Only the number is needed: count the lines below that hold the string "assign".

---- TASK INPUTS

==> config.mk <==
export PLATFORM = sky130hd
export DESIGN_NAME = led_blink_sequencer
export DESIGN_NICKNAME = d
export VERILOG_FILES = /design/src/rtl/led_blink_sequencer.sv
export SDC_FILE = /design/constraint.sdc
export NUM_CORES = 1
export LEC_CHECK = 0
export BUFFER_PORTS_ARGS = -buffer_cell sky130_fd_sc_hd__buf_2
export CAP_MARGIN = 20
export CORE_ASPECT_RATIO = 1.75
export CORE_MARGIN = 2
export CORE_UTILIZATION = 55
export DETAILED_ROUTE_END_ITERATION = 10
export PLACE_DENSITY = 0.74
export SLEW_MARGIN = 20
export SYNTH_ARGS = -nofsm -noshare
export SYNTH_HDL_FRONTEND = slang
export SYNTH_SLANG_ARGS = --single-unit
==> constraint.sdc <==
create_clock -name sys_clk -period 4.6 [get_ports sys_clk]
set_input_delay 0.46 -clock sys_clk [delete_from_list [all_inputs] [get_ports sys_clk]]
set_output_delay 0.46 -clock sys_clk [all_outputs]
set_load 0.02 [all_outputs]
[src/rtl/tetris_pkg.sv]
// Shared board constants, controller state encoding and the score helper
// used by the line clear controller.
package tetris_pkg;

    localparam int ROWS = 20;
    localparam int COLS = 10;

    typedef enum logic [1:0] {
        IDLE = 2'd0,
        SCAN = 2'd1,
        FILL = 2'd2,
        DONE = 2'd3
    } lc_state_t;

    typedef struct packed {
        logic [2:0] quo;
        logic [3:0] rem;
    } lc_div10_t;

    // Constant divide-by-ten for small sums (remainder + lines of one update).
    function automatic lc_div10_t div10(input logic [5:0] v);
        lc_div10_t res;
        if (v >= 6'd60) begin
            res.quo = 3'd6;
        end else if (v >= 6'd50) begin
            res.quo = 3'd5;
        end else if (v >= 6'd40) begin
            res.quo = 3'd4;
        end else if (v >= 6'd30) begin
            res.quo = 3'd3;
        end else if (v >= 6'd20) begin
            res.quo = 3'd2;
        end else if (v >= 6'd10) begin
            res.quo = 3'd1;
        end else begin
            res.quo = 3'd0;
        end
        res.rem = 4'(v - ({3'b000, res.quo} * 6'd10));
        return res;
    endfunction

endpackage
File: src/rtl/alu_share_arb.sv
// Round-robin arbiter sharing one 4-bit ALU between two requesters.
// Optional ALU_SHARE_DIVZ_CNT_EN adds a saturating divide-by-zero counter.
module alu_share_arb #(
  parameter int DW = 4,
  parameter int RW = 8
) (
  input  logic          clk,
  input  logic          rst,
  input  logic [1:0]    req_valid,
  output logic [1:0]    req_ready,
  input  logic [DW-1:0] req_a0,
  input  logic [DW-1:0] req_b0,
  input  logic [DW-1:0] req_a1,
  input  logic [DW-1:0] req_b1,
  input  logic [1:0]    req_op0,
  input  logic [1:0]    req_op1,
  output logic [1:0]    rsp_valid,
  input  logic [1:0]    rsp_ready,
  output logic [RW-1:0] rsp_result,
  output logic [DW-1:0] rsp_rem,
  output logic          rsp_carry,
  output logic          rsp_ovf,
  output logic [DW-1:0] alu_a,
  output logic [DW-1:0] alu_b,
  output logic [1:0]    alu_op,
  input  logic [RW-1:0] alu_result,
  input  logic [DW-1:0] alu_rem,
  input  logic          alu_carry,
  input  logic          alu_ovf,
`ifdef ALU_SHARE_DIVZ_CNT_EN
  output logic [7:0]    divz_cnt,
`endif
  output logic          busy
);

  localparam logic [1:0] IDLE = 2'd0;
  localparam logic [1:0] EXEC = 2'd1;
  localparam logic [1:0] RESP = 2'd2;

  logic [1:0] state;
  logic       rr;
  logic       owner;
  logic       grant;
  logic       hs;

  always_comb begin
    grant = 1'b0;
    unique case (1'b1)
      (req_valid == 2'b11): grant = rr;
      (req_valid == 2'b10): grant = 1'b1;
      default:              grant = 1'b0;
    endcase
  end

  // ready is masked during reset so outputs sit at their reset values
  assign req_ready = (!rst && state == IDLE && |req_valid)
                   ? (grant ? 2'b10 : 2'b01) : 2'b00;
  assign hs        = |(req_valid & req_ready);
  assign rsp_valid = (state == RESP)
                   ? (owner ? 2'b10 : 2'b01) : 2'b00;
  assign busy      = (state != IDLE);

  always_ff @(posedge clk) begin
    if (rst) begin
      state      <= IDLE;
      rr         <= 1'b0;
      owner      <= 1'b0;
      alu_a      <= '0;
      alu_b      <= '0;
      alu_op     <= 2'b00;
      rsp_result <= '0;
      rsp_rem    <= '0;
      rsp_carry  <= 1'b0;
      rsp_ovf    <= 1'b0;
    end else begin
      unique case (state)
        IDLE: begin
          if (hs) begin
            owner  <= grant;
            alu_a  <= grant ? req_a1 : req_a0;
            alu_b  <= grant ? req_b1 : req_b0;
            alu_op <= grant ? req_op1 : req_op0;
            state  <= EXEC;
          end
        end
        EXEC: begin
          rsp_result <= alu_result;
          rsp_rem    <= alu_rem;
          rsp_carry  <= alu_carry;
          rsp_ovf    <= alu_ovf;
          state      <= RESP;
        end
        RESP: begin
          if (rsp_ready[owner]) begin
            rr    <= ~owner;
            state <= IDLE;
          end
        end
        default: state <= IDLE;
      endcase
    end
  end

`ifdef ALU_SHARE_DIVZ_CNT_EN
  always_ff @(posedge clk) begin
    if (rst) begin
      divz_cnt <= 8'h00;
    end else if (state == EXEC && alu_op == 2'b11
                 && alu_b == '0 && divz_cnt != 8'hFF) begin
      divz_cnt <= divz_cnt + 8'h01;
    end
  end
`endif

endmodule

--------

> _FINISHED EXERCISE_
4